When cellulose starts to scorch (dehydrate and crosslink), its characteristic crystal structure becomes progressively more chaotic. Its birefringence changes, and not all parts of a straight fiber go through clear transitions from dark to light at the same angle. Zones of order get smaller and smaller. It finally takes on the appearance of a pseudomorph and just scatters light. A significantly scorched fiber does not change color as the stage is rotated between crossed polarizers.
Proton-irradiated fibers by Rinaudo. Little, white, straight lines
cutting across the fiber are the paths of the protons.
Specific types of radiation cause specific types of defects in the crystals of flax fibers. For example, protons ionize the cellulose as they pass through the fiber. This warps the crystals, making the protons’ paths birefringent. You can see where they went in the fiber by the straight lines of their paths (see the "Proton-irradiated" figure).
Neutron-irradiated fibers from the Lyma mummy wrapping by Moroni.
Observe the small, white, vertical streaks made by recoil protons
between the bright growth nodes. There is also a faint haze in the
background that was made by an associated gamma flux from the re actor.
Not all kinds of radiation ionize the material they penetrate. Neutrons and neutrinos donot have any electrical charge. Neutrinos hardly interact with matter at all, the fact that made them so difficult to detect. They have practically no chance of being stopped as they shoot through the entire diameter of the earth. The effects of neutrons depend on their energy, but they normally interact with hydrogen-containing materials to produce "recoil protons." They knock a hydrogen nucleus out of the material, producing an ionizing proton. You can see the ionization streaks of these (usually lower energy) protons (see the "Neutron-irradiation" figure).

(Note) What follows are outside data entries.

<file path="config.mk">
export PLATFORM = sky130hd
export DESIGN_NAME = error_tracker_top
export DESIGN_NICKNAME = d
export VERILOG_FILES = /design/src/design/err_track_pkg.sv /design/src/design/sample_window.sv /design/src/design/capture_writer.sv /design/src/design/debug_reader.sv /design/src/design/mem_arbiter.sv /design/src/design/capture_ram.sv /design/src/design/error_tracker_top.sv
export VERILOG_INCLUDE_DIRS = /design/src /design/src/design
export SDC_FILE = /design/constraint.sdc
export NUM_CORES = 2
export LEC_CHECK = 0
export ABC_AREA = 1
export BUFFER_PORTS_ARGS = -buffer_cell sky130_fd_sc_hd__buf_2
export CAP_MARGIN = 5
export CORE_AREA = 10 10 552 554
export DETAILED_ROUTE_END_ITERATION = 10
export DIE_AREA = 0 0 562 564
export HOLD_SLACK_MARGIN = 0.08
export PLACE_DENSITY = 0.56
export SYNTH_ARGS = -nofsm -noshare
export SYNTH_HDL_FRONTEND = slang
export SYNTH_SLANG_ARGS = --single-unit
</file>
<file path="constraint.sdc">
create_clock -name clk -period 8 [get_ports clk]
set_clock_uncertainty 0.15 [all_clocks]
set_input_delay 0.8 -clock clk [delete_from_list [all_inputs] [get_ports clk]]
set_output_delay 0.8 -clock clk [all_outputs]
set_load 0.02 [all_outputs]
</file>
<file path="src/design/err_track_config.svh">
`ifndef ERR_TRACK_CONFIG_SVH
`define ERR_TRACK_CONFIG_SVH

// number of receiver lanes in one frame.
`define ET_LANES 4

// width of one signed estimated error.
`define ET_ERR_W 8

// capture RAM address width for 64 words.
`define ET_ADDR_W 6

// three frames with a symbol record and an error record each.
`define ET_REC_PER_SNAP 6

`endif

</file>
<file path="src/design/err_track_pkg.sv">
`include "err_track_config.svh"

package err_track_pkg;

    typedef struct packed {
        logic [`ET_LANES-1:0]                     prbs_flags;
        logic [`ET_LANES-1:0]                     bits;
        logic [`ET_LANES-1:0][1:0]                sd_flags;
        logic signed [`ET_LANES-1:0][`ET_ERR_W-1:0] est_err;
    } frame_t;

    // index 0 is the oldest frame.
    typedef frame_t [0:2] window_t;

    typedef struct packed {
        logic [32-4*`ET_LANES-1:0]  pad;
        logic [`ET_LANES-1:0]       prbs_flags;
        logic [`ET_LANES-1:0][1:0]  sd_flags;
        logic [`ET_LANES-1:0]       bits;
    } sym_rec_t;

    typedef struct packed {
        logic signed [`ET_LANES-1:0][`ET_ERR_W-1:0] est_err;
    } err_rec_t;

    // even addresses hold symbol records, odd addresses hold error records.
    typedef union packed {
        sym_rec_t sym;
        err_rec_t err;
    } cap_word_u;

    typedef struct packed {
        logic                  valid;
        logic                  we;
        logic [`ET_ADDR_W-1:0] addr;
        cap_word_u             wdata;
    } mem_req_t;

    typedef struct packed {
        logic [`ET_ADDR_W-1:0] addr;
    } rd_req_t;

    typedef struct packed {
        logic      in_range;
        cap_word_u data;
    } rd_rsp_t;

    typedef struct packed {
        logic [7:0]          events;
        logic [7:0]          dropped;
        logic [`ET_ADDR_W:0] fill;
        logic                full;
    } status_t;

endpackage

</file>
<file path="src/design/sample_window.sv">
`timescale 1ns/1ns
`include "err_track_config.svh"

module sample_window import err_track_pkg::*; (
    input  logic    clk,
    input  logic    rstb,
    input  frame_t  frame_i,
    output window_t window_o,
    output logic    trigger_o
);

    window_t win_q;
    logic    trig_q;

    // frames move from the newest stage at index 2 towards the oldest at index 0.
    always_ff @(posedge clk) begin
        win_q[2] <= frame_i;
        win_q[1] <= win_q[2];
        win_q[0] <= win_q[1];
    end

    // the trigger fires once the flagged frame sits in the oldest stage.
    always_ff @(posedge clk or negedge rstb) begin
        if (!rstb) begin
            trig_q <= 1'b0;
        end else begin
            trig_q <= |win_q[1].prbs_flags; // one cycle after the middle stage.
        end
    end

    assign window_o  = win_q;
    assign trigger_o = trig_q;

    // a trigger must trace back to a flagged frame entering the pipeline.
    a_trigger_has_source : assert property (
        @(posedge clk) disable iff (!rstb)
        trigger_o |-> $past(|win_q[2].prbs_flags, 2)
    ) else $error("trigger without a flagged frame two cycles earlier");

endmodule

</file>
<file path="src/design/capture_writer.sv">
`timescale 1ns/1ns
`include "err_track_config.svh"

module capture_writer import err_track_pkg::*; (
    input  logic                clk,
    input  logic                rstb,
    input  logic                trigger_i,
    input  window_t             window_i,
    output mem_req_t            wr_req_o,
    output logic [`ET_ADDR_W:0] fill_o,
    output status_t             status_o
);

    localparam logic S_IDLE    = 1'b0;
    localparam logic S_WRITING = 1'b1;

    logic                state_q;
    logic [2:0]          rec_idx_q;
    logic [`ET_ADDR_W:0] fill_q;
    logic [`ET_ADDR_W:0] fill_nxt;
    logic [`ET_ADDR_W:0] wr_addr_full;
    logic [7:0]          events_q;
    logic [7:0]          dropped_q;
    logic                full_q;
    logic                start;
    logic                last_rec;
    window_t             snap_q;
    frame_t              cur_frm;
    cap_word_u           wr_word;

    assign start    = trigger_i && (state_q == S_IDLE) && !full_q;
    assign last_rec = (rec_idx_q == 3'(`ET_REC_PER_SNAP - 1));
    assign fill_nxt = fill_q + (`ET_ADDR_W+1)'(`ET_REC_PER_SNAP);
    assign wr_addr_full = fill_q + (`ET_ADDR_W+1)'(rec_idx_q);

    always_ff @(posedge clk or negedge rstb) begin
        if (!rstb) begin
            state_q   <= S_IDLE;
            rec_idx_q <= '0;
            fill_q    <= '0;
            events_q  <= '0;
            dropped_q <= '0;
            full_q    <= 1'b0;
        end else begin
            if (start) begin
                state_q   <= S_WRITING;
                rec_idx_q <= '0;
                if (events_q != 8'hff) events_q <= events_q + 8'd1;
            end else if (trigger_i && dropped_q != 8'hff) begin
                dropped_q <= dropped_q + 8'd1; // busy or full.
            end
            if (state_q == S_WRITING) begin
                rec_idx_q <= rec_idx_q + 3'd1;
                if (last_rec) begin
                    state_q <= S_IDLE;
                    fill_q  <= fill_nxt;
                    full_q  <= (int'(fill_nxt) + `ET_REC_PER_SNAP > (1 << `ET_ADDR_W));
                end
            end
        end
    end

    // the window is held for the whole snapshot.
    always_ff @(posedge clk) begin
        if (start) snap_q <= window_i;
    end

    assign cur_frm = snap_q[rec_idx_q[2:1]];

    always_comb begin
        wr_word = '0;
        if (rec_idx_q[0]) begin
            wr_word.err.est_err = cur_frm.est_err;
        end else begin
            wr_word.sym.prbs_flags = cur_frm.prbs_flags;
            wr_word.sym.sd_flags   = cur_frm.sd_flags;
            wr_word.sym.bits       = cur_frm.bits;
        end
    end

    assign wr_req_o.valid = (state_q == S_WRITING);
    assign wr_req_o.we    = (state_q == S_WRITING);
    assign wr_req_o.addr  = wr_addr_full[`ET_ADDR_W-1:0];
    assign wr_req_o.wdata = wr_word;

    assign fill_o           = fill_q;
    assign status_o.events  = events_q;
    assign status_o.dropped = dropped_q;
    assign status_o.fill    = fill_q;
    assign status_o.full    = full_q;

    // capture stops before any record could wrap past the top of the RAM.
    a_no_wrap : assert property (
        @(posedge clk) disable iff (!rstb)
        wr_req_o.valid |-> (wr_addr_full < (`ET_ADDR_W+1)'(1 << `ET_ADDR_W))
    ) else $error("capture write address beyond RAM size");

endmodule

</file>
<file path="src/design/debug_reader.sv">
`timescale 1ns/1ns
`include "err_track_config.svh"

module debug_reader import err_track_pkg::*; (
    input  logic                clk,
    input  logic                rstb,
    input  logic                rd_req_valid_i,
    input  rd_req_t             rd_req_i,
    output logic                rd_req_ready_o,
    output logic                rd_rsp_valid_o,
    output rd_rsp_t             rd_rsp_o,
    input  logic                rd_rsp_ready_i,
    input  logic [`ET_ADDR_W:0] fill_i,
    output mem_req_t            mem_req_o,
    input  logic                mem_gnt_i,
    input  cap_word_u           mem_rdata_i
);

    localparam logic [1:0] S_IDLE = 2'd0;
    localparam logic [1:0] S_REQ  = 2'd1;
    localparam logic [1:0] S_CAP  = 2'd2;
    localparam logic [1:0] S_RSP  = 2'd3;

    logic [1:0]            state_q;
    logic [`ET_ADDR_W-1:0] addr_q;
    rd_rsp_t               rsp_q;

    always_ff @(posedge clk or negedge rstb) begin
        if (!rstb) begin
            state_q <= S_IDLE;
        end else begin
            case (state_q)
                S_IDLE: if (rd_req_valid_i) state_q <= S_REQ;
                S_REQ:  if (mem_gnt_i) state_q <= S_CAP; // waits out capture writes.
                S_CAP:  state_q <= S_RSP;
                S_RSP:  if (rd_rsp_ready_i) state_q <= S_IDLE;
                default: state_q <= S_IDLE;
            endcase
        end
    end

    always_ff @(posedge clk) begin
        if (state_q == S_IDLE && rd_req_valid_i) begin
            addr_q         <= rd_req_i.addr;
            rsp_q.in_range <= ({1'b0, rd_req_i.addr} < fill_i);
        end
        if (state_q == S_CAP) rsp_q.data <= mem_rdata_i; // RAM data lands one cycle after grant.
    end

    assign rd_req_ready_o  = (state_q == S_IDLE);
    assign rd_rsp_valid_o  = (state_q == S_RSP);
    assign rd_rsp_o        = rsp_q;
    assign mem_req_o.valid = (state_q == S_REQ);
    assign mem_req_o.we    = 1'b0;
    assign mem_req_o.addr  = addr_q;
    assign mem_req_o.wdata = '0;

    // a pending response holds still until the debug port takes it.
    a_rsp_stable : assert property (
        @(posedge clk) disable iff (!rstb)
        rd_rsp_valid_o && !rd_rsp_ready_i |=> rd_rsp_valid_o && $stable(rd_rsp_o)
    ) else $error("debug response changed before it was taken");

endmodule

</file>
<file path="src/design/mem_arbiter.sv">
`timescale 1ns/1ns
`include "err_track_config.svh"

module mem_arbiter import err_track_pkg::*; (
    input  logic      clk,
    input  logic      rstb,
    input  mem_req_t  wr_req_i,
    input  mem_req_t  rd_req_i,
    output logic      rd_gnt_o,
    output mem_req_t  ram_req_o,
    input  cap_word_u ram_rdata_i,
    output cap_word_u rd_data_o
);

    logic rd_pend_q;

    // the writer always wins, so capture never stalls.
    assign rd_gnt_o = rd_req_i.valid && !wr_req_i.valid;

    always_comb begin
        if (wr_req_i.valid) begin
            ram_req_o = wr_req_i;
        end else if (rd_req_i.valid) begin
            ram_req_o    = rd_req_i;
            ram_req_o.we = 1'b0;
        end else begin
            ram_req_o = '0;
        end
    end

    always_ff @(posedge clk or negedge rstb) begin
        if (!rstb) begin
            rd_pend_q <= 1'b0;
        end else begin
            rd_pend_q <= rd_gnt_o;
        end
    end

    assign rd_data_o = rd_pend_q ? ram_rdata_i : '0; // only granted reads reach the reader.

    // a granted read owns the RAM port and carries the reader's address.
    a_read_owns_port : assert property (
        @(posedge clk) disable iff (!rstb)
        rd_gnt_o |-> ram_req_o.valid && !ram_req_o.we && ram_req_o.addr == rd_req_i.addr
    ) else $error("read grant overlaps a write");

endmodule

</file>
<file path="src/design/capture_ram.sv">
`timescale 1ns/1ns
`include "err_track_config.svh"

module capture_ram import err_track_pkg::*; (
    input  logic      clk,
    input  mem_req_t  req_i,
    output cap_word_u rdata_o
);

    cap_word_u mem [0:(1 << `ET_ADDR_W)-1];

    always_ff @(posedge clk) begin
        if (req_i.valid) begin
            if (req_i.we) begin
                mem[req_i.addr] <= req_i.wdata;
            end else begin
                rdata_o <= mem[req_i.addr]; // one cycle read latency.
            end
        end
    end

endmodule

</file>
<file path="src/design/error_tracker_top.sv">
`timescale 1ns/1ns
`include "err_track_config.svh"

module error_tracker_top import err_track_pkg::*; (
    input  logic    clk,
    input  logic    rstb,
    input  frame_t  frame_i,
    input  logic    rd_req_valid_i,
    input  rd_req_t rd_req_i,
    output logic    rd_req_ready_o,
    output logic    rd_rsp_valid_o,
    output rd_rsp_t rd_rsp_o,
    input  logic    rd_rsp_ready_i,
    output status_t status_o
);

    window_t             window;
    logic                trigger;
    mem_req_t            wr_req;
    mem_req_t            rd_mem_req;
    mem_req_t            ram_req;
    logic [`ET_ADDR_W:0] fill;
    logic                rd_gnt;
    cap_word_u           ram_rdata;
    cap_word_u           rd_data;

    sample_window u_window (
        .clk       (clk),
        .rstb      (rstb),
        .frame_i   (frame_i),
        .window_o  (window),
        .trigger_o (trigger)
    );

    capture_writer u_writer (
        .clk       (clk),
        .rstb      (rstb),
        .trigger_i (trigger),
        .window_i  (window),
        .wr_req_o  (wr_req),
        .fill_o    (fill),
        .status_o  (status_o)
    );

    debug_reader u_reader (
        .clk            (clk),
        .rstb           (rstb),
        .rd_req_valid_i (rd_req_valid_i),
        .rd_req_i       (rd_req_i),
        .rd_req_ready_o (rd_req_ready_o),
        .rd_rsp_valid_o (rd_rsp_valid_o),
        .rd_rsp_o       (rd_rsp_o),
        .rd_rsp_ready_i (rd_rsp_ready_i),
        .fill_i         (fill),
        .mem_req_o      (rd_mem_req),
        .mem_gnt_i      (rd_gnt),
        .mem_rdata_i    (rd_data)
    );

    mem_arbiter u_arbiter (
        .clk         (clk),
        .rstb        (rstb),
        .wr_req_i    (wr_req),
        .rd_req_i    (rd_mem_req),
        .rd_gnt_o    (rd_gnt),
        .ram_req_o   (ram_req),
        .ram_rdata_i (ram_rdata),
        .rd_data_o   (rd_data)
    );

    capture_ram u_ram (
        .clk     (clk),
        .req_i   (ram_req),
        .rdata_o (ram_rdata)
    );

endmodule

</file>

The crystal structure of the flax fibers of the Shroud shows the effects of aging, but it has never been heated enough to change the structure. It has never suffered chemically significant irradiation with either protons or neutrons. No type of radiation that could produce either color in the linen fibers or change the 14C content (radiocarbon age) could go unnoticed. All radiation has some kind of an effect on organic materials.
This proves that the image color could not have been produced by thermal or radiation induced dehydration of the cellulose. Image formation proceeded at normal temperatures in the absence of energetic radiation of any kind.